Work instructions: Your answer should consist of the lines in the data below that contain "true".

━━━ Input ━━━

<file path="src/rtl/pla_pkg.sv">
package pla_pkg;

  // Position in the shift chain of stream bit k, for a chain of length len.
  // The first bit shifted in ends up at the most significant position.
  function automatic int chain_pos(input int len, input int k);
    return len - 1 - k;
  endfunction

  // Stream index of product-plane literal j of term t.
  function automatic int and_index(input int n_in, input int t, input int j);
    return t * 2 * n_in + j;
  endfunction

  // Stream index of sum-plane selection of term t for output o.
  function automatic int or_index(input int and_bits, input int n_term,
                                  input int o, input int t);
    return and_bits + o * n_term + t;
  endfunction

endpackage

</file>
<file path="src/rtl/pla_cfg_chain.sv">
module pla_cfg_chain #(
  parameter int LEN = 64
) (
  input  logic           clk,
  input  logic           rst_n,
  input  logic           shift_en,
  input  logic           shift_in,
  output logic [LEN-1:0] chain_q
);

  logic [LEN-1:0] chain_d;

  always_comb begin
    chain_d = chain_q;
    if (shift_en) begin
      chain_d = {chain_q[LEN-2:0], shift_in};
    end
  end

  always_ff @(posedge clk or negedge rst_n) begin
    if (!rst_n) begin
      chain_q <= '0;
    end else begin
      chain_q <= chain_d;
    end
  end

  // configuration is frozen while not loading
  assert_cfg_hold_R4: assert property (@(posedge clk) disable iff (!rst_n)
    !shift_en |=> $stable(chain_q));

  // each loading clock captures the serial bit at the chain entry
  assert_cfg_capture_R2: assert property (@(posedge clk) disable iff (!rst_n)
    shift_en |=> chain_q[0] == $past(shift_in));

endmodule

</file>
<file path="src/rtl/pla_and_plane.sv">
module pla_and_plane #(
  parameter int N_IN   = 3,
  parameter int N_TERM = 8,
  localparam int N_LIT = 2 * N_IN
) (
  input  logic                         clk,
  input  logic                         rst_n,
  input  logic [N_IN-1:0]              in_vec,
  input  logic [N_TERM-1:0][N_LIT-1:0] lit_mask,
  output logic [N_TERM-1:0]            term_vec
);

  logic [N_LIT-1:0] lits;

  generate
    for (genvar i = 0; i < N_IN; i++) begin : g_lit
      assign lits[2*i]   = in_vec[i];
      assign lits[2*i+1] = ~in_vec[i];
    end
  endgenerate

  generate
    for (genvar t = 0; t < N_TERM; t++) begin : g_term
      // unselected literals read as 1 so they do not affect the product
      assign term_vec[t] = &(lits | ~lit_mask[t]);

      // empty product line is true
      assert_empty_term_R5: assert property (@(posedge clk) disable iff (!rst_n)
        (lit_mask[t] == '0) |-> term_vec[t]);

      for (genvar i = 0; i < N_IN; i++) begin : g_conflict
        // both polarities of one input give a false product
        assert_conflict_term_R6: assert property (@(posedge clk) disable iff (!rst_n)
          (lit_mask[t][2*i] && lit_mask[t][2*i+1]) |-> !term_vec[t]);
      end
    end
  endgenerate

endmodule

</file>
<file path="src/rtl/pla_or_plane.sv">
module pla_or_plane #(
  parameter int N_TERM = 8,
  parameter int N_OUT  = 2
) (
  input  logic                          clk,
  input  logic                          rst_n,
  input  logic [N_TERM-1:0]             term_vec,
  input  logic [N_OUT-1:0][N_TERM-1:0]  sel_mask,
  output logic [N_OUT-1:0]              sum_vec
);

  generate
    for (genvar o = 0; o < N_OUT; o++) begin : g_sum
      assign sum_vec[o] = |(term_vec & sel_mask[o]);

      // an output with no selected term stays low
      assert_empty_sum_R7: assert property (@(posedge clk) disable iff (!rst_n)
        (sel_mask[o] == '0) |-> !sum_vec[o]);
    end
  endgenerate

endmodule

</file>
<file path="src/rtl/pla_array.sv">
module pla_array #(
  parameter int N_IN   = 3,
  parameter int N_TERM = 8,
  parameter int N_OUT  = 2
) (
  input  logic             clk,
  input  logic             rst_n,
  input  logic             cfg_load,
  input  logic             cfg_bit,
  input  logic [N_IN-1:0]  in_vec,
  output logic [N_OUT-1:0] out_vec
);

  localparam int N_LIT    = 2 * N_IN;
  localparam int AND_BITS = N_TERM * N_LIT;
  localparam int OR_BITS  = N_OUT * N_TERM;
  localparam int CHAIN    = AND_BITS + OR_BITS;

  // reset: asserted asynchronously, released on a clock edge
  logic [1:0] rst_pipe_q;
  logic [1:0] rst_pipe_d;
  logic       rst_sync_n;

  always_comb rst_pipe_d = {rst_pipe_q[0], 1'b1};

  always_ff @(posedge clk or negedge rst_n) begin
    if (!rst_n) begin
      rst_pipe_q <= '0;
    end else begin
      rst_pipe_q <= rst_pipe_d;
    end
  end

  assign rst_sync_n = rst_pipe_q[1];

  logic [CHAIN-1:0]                 chain_q;
  logic [N_TERM-1:0][N_LIT-1:0]     lit_mask;
  logic [N_OUT-1:0][N_TERM-1:0]     sel_mask;
  logic [N_TERM-1:0]                term_vec;
  logic [N_OUT-1:0]                 sum_vec;

  pla_cfg_chain #(.LEN(CHAIN)) u_chain (
    .clk      (clk),
    .rst_n    (rst_sync_n),
    .shift_en (cfg_load),
    .shift_in (cfg_bit),
    .chain_q  (chain_q)
  );

  // unpack the chain into the two planes (stream order: product plane first)
  generate
    for (genvar t = 0; t < N_TERM; t++) begin : g_and_map
      for (genvar j = 0; j < N_LIT; j++) begin : g_lit_map
        assign lit_mask[t][j] =
          chain_q[pla_pkg::chain_pos(CHAIN, pla_pkg::and_index(N_IN, t, j))];
      end
    end
    for (genvar o = 0; o < N_OUT; o++) begin : g_or_map
      for (genvar t = 0; t < N_TERM; t++) begin : g_sel_map
        assign sel_mask[o][t] =
          chain_q[pla_pkg::chain_pos(CHAIN, pla_pkg::or_index(AND_BITS, N_TERM, o, t))];
      end
    end
  endgenerate

  pla_and_plane #(.N_IN(N_IN), .N_TERM(N_TERM)) u_and (
    .clk      (clk),
    .rst_n    (rst_sync_n),
    .in_vec   (in_vec),
    .lit_mask (lit_mask),
    .term_vec (term_vec)
  );

  pla_or_plane #(.N_TERM(N_TERM), .N_OUT(N_OUT)) u_or (
    .clk      (clk),
    .rst_n    (rst_sync_n),
    .term_vec (term_vec),
    .sel_mask (sel_mask),
    .sum_vec  (sum_vec)
  );

  assign out_vec = cfg_load ? '0 : sum_vec;

  // outputs stay low for the whole load
  assert_quiet_load_R2: assert property (@(posedge clk) disable iff (!rst_sync_n)
    cfg_load |-> (out_vec == '0));

  generate
    for (genvar o = 0; o < N_OUT; o++) begin : g_share_chk
      for (genvar t = 0; t < N_TERM; t++) begin : g_term_chk
        // a true term drives every output that selects it
        assert_term_shared_R8: assert property (@(posedge clk) disable iff (!rst_sync_n)
          (!cfg_load && sel_mask[o][t] && term_vec[t]) |-> out_vec[o]);
      end
    end
  endgenerate

endmodule

</file>
File: config.mk
export PLATFORM = sky130hd
export DESIGN_NAME = baud_rate_gen
export DESIGN_NICKNAME = d
export VERILOG_FILES = /design/src/rtl/baud_rate_pkg.sv /design/src/rtl/baud_regs.sv /design/src/rtl/baud_prescale.sv /design/src/rtl/baud_bitdiv.sv /design/src/rtl/baud_rate_gen.sv
export SDC_FILE = /design/constraint.sdc
export NUM_CORES = 1
export LEC_CHECK = 0
export BUFFER_PORTS_ARGS = -buffer_cell sky130_fd_sc_hd__buf_2
export CAP_MARGIN = 20
export CELL_PAD_IN_SITES_DETAIL_PLACEMENT = 0
export CELL_PAD_IN_SITES_GLOBAL_PLACEMENT = 1
export CORE_ASPECT_RATIO = 0.7
export CORE_UTILIZATION = 36
export DETAILED_ROUTE_END_ITERATION = 8
export GPL_TIMING_DRIVEN = 1
export PLACE_DENSITY_LB_ADDON = 0.1
export SETUP_SLACK_MARGIN = 0.3
export SLEW_MARGIN = 5
export SYNTH_ARGS = -nofsm -noshare
export SYNTH_HDL_FRONTEND = slang
export SYNTH_SLANG_ARGS = --single-unit
File: constraint.sdc
create_clock -name clk -period 2.45 [get_ports clk]
set_clock_uncertainty 0.2 [all_clocks]
set_input_delay 0.49 -clock clk [delete_from_list [all_inputs] [get_ports clk]]
set_output_delay 0.49 -clock clk [all_outputs]
set_load 0.03 [all_outputs]
File: src/rtl/baud_rate_pkg.sv
package baud_rate_pkg;
  // Register addresses
  localparam logic ADDR_DIV_LO = 1'b0;
  localparam logic ADDR_SHARED = 1'b1;

  // Control register bit positions (byte written at the shared address)
  localparam int CTRL_SEL_BIT  = 7;
  localparam int CTRL_SYNC_BIT = 6;
  localparam int CTRL_DBL_BIT  = 1;

  typedef struct packed {
    logic sync_mode;
    logic dbl_speed;
  } ctrl_t;
endpackage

━━━

Exercise result:
      // empty product line is true
        // a true term drives every output that selects it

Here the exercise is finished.